**What to produce:**
Could you reproduce, from the records below, everything from the line with "compound gates,2,0.40" down to the line with "3_5_place_dp: 0 / 0.799 / 0.114", keeping both of those lines and changing nothing?
--- Information shown Enclosed Below ---
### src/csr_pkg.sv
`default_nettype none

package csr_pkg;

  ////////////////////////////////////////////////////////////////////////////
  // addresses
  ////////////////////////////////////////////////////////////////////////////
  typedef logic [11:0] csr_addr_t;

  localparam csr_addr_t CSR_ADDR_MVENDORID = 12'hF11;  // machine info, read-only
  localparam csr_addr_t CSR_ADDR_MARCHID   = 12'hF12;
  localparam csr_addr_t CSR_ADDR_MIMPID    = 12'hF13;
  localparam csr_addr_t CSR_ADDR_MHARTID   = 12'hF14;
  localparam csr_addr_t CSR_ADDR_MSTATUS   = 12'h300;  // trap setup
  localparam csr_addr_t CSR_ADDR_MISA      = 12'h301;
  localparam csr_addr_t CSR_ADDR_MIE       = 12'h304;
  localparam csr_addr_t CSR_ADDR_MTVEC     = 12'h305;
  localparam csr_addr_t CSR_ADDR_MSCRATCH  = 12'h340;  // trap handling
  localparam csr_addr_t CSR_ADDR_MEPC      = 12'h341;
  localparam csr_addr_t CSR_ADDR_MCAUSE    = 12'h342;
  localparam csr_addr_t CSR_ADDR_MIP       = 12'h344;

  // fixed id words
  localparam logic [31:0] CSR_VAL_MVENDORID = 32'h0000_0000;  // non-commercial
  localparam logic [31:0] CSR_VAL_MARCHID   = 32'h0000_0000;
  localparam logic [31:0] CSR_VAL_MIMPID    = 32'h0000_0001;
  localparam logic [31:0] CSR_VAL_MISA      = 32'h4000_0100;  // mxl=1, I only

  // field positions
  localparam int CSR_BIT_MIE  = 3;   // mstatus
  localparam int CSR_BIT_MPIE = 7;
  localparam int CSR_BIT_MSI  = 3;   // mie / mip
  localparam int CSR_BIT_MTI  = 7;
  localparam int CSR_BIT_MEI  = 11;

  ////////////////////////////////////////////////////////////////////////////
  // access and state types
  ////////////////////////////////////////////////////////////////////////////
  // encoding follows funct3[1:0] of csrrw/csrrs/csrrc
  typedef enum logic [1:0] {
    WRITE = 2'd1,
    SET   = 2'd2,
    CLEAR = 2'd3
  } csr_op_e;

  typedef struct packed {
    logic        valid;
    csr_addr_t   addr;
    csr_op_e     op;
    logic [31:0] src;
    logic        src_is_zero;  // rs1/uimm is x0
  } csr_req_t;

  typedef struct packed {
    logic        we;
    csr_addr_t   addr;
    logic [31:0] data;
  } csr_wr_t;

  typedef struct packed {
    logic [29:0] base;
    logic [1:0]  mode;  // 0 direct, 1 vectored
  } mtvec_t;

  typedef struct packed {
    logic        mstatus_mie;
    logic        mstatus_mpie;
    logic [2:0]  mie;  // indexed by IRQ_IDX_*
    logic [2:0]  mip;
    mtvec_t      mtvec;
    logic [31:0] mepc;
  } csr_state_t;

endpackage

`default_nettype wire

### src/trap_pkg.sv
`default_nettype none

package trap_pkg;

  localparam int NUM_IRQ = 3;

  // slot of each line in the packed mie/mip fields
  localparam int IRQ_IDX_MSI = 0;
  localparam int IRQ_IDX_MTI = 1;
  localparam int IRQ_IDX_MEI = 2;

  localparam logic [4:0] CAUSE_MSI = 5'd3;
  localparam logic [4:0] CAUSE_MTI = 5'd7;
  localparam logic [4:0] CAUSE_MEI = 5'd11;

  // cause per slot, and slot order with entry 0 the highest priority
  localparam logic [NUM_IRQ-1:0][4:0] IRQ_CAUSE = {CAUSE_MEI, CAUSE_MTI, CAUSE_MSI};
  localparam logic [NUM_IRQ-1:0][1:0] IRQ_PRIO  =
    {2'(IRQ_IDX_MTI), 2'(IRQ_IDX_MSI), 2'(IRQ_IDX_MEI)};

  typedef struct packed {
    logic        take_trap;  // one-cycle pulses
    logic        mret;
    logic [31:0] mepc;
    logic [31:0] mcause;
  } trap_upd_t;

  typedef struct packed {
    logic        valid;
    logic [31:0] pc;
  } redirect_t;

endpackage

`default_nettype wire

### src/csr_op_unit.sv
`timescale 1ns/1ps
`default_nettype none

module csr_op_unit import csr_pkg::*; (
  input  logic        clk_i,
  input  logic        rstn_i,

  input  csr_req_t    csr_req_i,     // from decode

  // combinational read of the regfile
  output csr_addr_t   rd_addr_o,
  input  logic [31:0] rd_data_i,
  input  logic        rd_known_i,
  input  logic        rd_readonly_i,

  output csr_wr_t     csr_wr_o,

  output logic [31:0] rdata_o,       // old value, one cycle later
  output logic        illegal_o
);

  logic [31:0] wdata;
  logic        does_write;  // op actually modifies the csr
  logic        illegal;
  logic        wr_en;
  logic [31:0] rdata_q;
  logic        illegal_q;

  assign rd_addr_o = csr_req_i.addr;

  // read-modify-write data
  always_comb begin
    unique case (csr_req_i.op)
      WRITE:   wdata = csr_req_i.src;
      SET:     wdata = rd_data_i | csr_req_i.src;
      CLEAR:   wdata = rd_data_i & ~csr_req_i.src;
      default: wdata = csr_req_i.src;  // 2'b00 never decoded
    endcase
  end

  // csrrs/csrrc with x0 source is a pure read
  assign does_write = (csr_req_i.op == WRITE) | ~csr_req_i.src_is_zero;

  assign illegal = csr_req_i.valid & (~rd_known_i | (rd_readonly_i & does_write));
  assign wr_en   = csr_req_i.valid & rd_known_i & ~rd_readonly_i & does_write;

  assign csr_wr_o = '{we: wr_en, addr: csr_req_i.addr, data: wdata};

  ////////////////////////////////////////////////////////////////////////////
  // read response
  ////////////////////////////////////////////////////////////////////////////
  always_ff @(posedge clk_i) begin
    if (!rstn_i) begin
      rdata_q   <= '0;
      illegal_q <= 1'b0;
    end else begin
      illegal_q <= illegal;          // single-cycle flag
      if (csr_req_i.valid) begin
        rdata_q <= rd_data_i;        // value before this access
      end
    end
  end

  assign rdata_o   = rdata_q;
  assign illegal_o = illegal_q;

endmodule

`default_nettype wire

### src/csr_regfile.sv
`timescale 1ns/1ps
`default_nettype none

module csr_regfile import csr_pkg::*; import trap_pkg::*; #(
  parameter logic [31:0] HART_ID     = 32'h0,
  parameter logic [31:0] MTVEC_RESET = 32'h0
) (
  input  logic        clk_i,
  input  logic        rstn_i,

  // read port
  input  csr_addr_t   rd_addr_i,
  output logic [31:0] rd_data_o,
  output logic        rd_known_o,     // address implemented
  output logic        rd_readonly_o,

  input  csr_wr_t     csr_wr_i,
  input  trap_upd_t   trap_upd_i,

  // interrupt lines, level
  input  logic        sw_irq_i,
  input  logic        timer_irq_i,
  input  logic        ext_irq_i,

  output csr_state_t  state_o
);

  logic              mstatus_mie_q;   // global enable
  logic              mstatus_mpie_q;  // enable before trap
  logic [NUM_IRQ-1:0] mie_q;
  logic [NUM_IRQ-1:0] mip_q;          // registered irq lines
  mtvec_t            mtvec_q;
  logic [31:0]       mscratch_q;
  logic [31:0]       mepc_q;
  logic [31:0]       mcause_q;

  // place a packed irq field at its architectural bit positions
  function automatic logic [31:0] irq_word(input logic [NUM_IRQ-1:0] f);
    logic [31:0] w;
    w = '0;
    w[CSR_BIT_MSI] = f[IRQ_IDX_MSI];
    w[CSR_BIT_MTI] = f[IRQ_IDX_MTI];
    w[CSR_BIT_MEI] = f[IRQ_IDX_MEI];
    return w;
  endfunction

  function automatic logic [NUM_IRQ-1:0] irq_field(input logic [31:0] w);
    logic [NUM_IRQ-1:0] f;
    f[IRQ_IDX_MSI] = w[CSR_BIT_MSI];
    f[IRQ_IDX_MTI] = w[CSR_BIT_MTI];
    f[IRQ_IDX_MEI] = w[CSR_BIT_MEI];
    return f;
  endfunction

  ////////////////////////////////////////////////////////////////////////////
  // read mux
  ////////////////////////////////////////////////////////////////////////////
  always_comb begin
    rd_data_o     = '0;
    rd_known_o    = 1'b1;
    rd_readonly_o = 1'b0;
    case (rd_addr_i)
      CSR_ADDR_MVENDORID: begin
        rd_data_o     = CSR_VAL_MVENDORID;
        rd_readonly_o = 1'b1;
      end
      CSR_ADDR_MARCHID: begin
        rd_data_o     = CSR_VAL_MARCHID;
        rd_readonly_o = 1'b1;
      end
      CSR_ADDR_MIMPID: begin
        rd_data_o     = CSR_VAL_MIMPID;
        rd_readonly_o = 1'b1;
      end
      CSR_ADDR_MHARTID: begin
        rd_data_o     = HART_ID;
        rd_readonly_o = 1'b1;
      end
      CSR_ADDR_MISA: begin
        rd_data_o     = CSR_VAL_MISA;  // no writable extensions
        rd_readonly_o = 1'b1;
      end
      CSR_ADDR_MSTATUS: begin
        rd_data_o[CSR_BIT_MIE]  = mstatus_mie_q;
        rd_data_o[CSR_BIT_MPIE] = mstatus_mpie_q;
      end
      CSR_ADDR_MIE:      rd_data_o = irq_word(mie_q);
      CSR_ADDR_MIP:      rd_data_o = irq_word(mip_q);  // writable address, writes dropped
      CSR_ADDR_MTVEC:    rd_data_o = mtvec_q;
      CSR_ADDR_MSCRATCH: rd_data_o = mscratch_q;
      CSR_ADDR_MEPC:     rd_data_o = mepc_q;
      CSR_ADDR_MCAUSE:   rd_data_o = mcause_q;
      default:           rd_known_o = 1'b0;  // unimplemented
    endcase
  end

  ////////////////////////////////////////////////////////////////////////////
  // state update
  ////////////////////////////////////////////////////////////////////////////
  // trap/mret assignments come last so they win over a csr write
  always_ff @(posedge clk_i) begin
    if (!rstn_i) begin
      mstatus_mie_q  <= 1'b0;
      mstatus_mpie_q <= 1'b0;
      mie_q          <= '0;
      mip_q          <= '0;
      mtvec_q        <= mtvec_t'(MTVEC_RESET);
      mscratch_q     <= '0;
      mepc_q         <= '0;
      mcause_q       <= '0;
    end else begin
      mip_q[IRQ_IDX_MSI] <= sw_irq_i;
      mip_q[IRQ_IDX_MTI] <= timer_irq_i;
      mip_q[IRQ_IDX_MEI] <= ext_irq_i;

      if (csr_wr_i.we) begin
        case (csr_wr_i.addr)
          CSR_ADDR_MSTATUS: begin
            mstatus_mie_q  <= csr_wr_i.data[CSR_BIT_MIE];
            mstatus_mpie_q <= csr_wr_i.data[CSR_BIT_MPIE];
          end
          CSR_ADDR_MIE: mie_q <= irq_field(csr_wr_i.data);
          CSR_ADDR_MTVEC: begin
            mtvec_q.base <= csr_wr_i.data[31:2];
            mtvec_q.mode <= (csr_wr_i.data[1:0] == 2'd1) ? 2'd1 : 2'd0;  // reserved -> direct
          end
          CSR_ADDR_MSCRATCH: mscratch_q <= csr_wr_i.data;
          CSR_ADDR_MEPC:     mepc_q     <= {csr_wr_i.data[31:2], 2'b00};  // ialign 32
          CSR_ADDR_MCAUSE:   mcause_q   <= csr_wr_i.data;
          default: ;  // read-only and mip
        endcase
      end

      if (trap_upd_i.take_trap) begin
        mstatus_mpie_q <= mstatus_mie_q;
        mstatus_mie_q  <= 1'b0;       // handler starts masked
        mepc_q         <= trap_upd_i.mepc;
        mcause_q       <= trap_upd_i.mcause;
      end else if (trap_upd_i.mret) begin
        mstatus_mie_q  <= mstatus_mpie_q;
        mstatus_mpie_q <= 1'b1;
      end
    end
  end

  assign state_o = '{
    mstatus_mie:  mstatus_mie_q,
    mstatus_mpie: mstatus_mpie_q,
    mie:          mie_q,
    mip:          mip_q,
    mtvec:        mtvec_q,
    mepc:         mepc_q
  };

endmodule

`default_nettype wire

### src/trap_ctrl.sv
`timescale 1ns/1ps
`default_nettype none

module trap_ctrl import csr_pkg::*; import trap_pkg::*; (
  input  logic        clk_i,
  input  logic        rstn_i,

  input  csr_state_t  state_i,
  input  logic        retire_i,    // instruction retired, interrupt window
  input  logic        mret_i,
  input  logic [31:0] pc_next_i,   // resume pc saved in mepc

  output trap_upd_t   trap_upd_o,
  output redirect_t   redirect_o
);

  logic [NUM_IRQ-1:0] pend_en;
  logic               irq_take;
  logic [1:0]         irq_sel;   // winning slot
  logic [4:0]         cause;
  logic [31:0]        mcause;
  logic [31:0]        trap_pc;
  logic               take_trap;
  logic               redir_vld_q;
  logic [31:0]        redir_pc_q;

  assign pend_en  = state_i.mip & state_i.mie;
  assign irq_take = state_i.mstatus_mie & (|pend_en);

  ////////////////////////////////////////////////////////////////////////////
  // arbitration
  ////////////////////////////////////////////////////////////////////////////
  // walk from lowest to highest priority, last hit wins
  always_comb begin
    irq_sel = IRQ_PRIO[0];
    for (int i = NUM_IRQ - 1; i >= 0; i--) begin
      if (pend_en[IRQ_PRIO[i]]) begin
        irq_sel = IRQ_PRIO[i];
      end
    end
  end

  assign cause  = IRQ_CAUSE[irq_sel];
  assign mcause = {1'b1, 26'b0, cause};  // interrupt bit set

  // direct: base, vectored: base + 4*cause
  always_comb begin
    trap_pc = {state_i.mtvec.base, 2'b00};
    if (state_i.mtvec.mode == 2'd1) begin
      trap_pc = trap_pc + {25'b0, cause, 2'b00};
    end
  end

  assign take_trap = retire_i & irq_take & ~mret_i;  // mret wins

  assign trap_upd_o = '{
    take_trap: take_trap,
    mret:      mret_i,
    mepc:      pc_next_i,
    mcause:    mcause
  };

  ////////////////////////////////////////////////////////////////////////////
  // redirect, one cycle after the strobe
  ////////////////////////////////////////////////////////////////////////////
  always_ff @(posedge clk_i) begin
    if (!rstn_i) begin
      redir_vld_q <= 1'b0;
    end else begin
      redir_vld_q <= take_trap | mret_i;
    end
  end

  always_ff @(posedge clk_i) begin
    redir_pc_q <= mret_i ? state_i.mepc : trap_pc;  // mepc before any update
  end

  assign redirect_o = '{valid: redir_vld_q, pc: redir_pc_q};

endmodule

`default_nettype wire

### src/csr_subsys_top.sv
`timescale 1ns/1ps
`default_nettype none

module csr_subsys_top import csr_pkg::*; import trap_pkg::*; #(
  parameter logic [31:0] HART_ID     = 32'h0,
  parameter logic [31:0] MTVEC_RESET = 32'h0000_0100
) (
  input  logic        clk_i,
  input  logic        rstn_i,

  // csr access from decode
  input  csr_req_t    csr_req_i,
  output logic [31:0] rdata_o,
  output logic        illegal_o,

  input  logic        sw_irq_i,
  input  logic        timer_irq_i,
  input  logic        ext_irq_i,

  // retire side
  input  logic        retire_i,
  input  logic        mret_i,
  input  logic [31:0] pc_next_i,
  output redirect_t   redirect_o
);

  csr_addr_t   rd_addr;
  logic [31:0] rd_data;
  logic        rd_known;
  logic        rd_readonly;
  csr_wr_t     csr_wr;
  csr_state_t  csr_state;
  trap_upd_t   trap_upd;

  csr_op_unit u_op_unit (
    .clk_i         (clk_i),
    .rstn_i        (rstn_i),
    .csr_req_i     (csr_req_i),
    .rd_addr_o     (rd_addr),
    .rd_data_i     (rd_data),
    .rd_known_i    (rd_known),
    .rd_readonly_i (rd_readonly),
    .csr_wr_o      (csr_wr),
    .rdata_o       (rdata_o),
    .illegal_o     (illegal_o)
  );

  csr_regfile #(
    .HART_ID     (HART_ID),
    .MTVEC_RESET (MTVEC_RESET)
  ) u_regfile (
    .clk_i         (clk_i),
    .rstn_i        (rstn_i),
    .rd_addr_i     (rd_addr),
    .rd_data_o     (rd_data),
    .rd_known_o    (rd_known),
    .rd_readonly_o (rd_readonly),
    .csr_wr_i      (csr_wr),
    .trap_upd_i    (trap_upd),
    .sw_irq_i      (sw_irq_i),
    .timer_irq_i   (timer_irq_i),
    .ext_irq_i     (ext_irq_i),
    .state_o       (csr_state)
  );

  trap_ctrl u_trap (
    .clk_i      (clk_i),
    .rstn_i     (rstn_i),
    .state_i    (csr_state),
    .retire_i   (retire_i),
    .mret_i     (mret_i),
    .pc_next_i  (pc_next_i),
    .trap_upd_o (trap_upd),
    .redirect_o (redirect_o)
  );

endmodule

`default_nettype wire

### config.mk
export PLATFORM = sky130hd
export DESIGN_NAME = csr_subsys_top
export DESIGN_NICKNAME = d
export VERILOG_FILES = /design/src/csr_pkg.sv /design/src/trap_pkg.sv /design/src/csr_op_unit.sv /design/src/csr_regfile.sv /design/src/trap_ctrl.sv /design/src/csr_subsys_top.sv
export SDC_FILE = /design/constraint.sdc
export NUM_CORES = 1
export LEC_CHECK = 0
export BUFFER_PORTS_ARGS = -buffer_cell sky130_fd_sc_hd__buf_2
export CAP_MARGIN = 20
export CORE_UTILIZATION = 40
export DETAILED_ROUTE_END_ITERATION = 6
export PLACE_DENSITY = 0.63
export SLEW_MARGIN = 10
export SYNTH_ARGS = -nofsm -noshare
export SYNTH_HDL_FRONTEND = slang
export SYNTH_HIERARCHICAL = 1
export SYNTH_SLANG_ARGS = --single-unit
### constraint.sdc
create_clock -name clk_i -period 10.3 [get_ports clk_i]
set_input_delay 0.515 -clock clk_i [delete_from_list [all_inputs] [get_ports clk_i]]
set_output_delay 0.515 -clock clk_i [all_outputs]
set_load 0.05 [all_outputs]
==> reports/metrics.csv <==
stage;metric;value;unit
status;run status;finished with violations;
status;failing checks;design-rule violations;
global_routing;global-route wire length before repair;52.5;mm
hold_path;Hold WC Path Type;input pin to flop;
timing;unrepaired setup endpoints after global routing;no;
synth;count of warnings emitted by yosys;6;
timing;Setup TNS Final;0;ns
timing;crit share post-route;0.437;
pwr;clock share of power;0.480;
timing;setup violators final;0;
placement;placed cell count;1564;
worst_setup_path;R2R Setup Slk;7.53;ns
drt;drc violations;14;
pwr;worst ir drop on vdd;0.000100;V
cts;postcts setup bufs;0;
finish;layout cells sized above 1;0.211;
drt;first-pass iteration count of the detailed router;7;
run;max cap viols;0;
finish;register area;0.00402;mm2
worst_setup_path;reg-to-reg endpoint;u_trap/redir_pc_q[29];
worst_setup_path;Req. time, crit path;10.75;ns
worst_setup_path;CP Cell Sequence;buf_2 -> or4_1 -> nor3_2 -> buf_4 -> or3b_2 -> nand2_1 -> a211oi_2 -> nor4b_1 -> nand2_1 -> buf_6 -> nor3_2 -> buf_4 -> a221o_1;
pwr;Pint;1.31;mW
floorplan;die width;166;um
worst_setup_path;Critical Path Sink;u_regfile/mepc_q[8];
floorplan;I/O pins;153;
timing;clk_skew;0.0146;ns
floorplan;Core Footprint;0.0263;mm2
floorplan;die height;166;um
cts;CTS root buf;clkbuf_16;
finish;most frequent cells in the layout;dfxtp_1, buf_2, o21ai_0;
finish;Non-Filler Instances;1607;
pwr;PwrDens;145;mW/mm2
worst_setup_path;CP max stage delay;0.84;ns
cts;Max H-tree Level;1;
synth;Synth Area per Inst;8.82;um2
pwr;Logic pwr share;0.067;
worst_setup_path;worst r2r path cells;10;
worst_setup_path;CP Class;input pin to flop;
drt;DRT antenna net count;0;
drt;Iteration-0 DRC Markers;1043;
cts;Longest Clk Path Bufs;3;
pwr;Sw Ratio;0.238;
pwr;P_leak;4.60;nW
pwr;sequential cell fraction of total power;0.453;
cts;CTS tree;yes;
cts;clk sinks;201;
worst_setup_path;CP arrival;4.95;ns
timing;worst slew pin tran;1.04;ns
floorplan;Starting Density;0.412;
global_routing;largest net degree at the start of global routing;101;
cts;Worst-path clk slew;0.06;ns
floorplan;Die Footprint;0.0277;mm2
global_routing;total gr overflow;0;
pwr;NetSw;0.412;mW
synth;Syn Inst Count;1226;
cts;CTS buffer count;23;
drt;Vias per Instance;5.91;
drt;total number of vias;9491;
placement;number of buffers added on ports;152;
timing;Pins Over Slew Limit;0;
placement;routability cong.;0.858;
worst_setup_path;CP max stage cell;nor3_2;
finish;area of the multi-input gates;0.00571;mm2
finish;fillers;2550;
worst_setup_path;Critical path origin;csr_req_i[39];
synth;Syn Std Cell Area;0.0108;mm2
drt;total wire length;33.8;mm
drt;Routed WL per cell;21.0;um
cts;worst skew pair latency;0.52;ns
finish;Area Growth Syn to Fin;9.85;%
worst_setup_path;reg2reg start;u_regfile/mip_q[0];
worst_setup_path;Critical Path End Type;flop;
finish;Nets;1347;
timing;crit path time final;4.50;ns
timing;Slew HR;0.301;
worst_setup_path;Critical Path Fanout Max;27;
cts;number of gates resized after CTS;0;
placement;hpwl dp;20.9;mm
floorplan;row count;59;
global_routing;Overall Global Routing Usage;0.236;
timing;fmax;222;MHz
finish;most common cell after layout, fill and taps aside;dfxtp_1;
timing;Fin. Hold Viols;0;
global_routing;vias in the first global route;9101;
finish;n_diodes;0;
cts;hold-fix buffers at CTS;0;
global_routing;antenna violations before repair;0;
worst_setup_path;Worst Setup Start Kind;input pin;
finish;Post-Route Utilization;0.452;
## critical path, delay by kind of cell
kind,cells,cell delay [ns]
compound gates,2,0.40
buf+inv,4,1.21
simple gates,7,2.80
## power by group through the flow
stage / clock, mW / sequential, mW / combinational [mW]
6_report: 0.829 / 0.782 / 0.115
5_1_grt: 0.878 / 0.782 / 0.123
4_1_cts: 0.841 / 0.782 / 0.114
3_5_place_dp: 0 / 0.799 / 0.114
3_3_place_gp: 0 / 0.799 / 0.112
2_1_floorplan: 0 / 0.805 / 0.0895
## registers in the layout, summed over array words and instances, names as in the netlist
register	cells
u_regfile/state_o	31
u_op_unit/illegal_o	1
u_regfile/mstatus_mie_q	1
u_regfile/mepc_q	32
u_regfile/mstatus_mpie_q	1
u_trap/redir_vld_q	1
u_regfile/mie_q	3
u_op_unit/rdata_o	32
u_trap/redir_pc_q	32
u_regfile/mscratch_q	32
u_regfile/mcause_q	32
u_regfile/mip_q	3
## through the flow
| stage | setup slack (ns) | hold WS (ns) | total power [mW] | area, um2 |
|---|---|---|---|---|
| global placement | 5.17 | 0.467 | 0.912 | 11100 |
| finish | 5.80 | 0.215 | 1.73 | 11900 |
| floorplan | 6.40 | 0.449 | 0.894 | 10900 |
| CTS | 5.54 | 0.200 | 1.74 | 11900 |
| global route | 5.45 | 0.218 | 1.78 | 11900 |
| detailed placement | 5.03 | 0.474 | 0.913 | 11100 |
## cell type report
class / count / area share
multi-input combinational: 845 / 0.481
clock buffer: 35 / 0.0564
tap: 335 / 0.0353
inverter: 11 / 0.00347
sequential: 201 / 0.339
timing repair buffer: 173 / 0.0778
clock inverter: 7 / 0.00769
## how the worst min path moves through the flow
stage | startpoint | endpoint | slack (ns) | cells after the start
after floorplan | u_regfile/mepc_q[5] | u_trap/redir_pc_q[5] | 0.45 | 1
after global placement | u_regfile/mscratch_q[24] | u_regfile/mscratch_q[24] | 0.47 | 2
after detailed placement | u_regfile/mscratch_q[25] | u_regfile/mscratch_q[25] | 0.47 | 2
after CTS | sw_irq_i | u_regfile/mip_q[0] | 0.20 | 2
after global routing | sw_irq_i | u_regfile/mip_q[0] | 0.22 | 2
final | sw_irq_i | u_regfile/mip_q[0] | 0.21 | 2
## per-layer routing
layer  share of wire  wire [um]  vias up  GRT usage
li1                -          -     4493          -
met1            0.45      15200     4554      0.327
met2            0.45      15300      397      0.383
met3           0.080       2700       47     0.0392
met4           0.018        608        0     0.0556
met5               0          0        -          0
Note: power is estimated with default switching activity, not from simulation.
--- End of Enclosed Information shown ---
**Task result:**
compound gates,2,0.40
buf+inv,4,1.21
simple gates,7,2.80
## power by group through the flow
stage / clock, mW / sequential, mW / combinational [mW]
6_report: 0.829 / 0.782 / 0.115
5_1_grt: 0.878 / 0.782 / 0.123
4_1_cts: 0.841 / 0.782 / 0.114
3_5_place_dp: 0 / 0.799 / 0.114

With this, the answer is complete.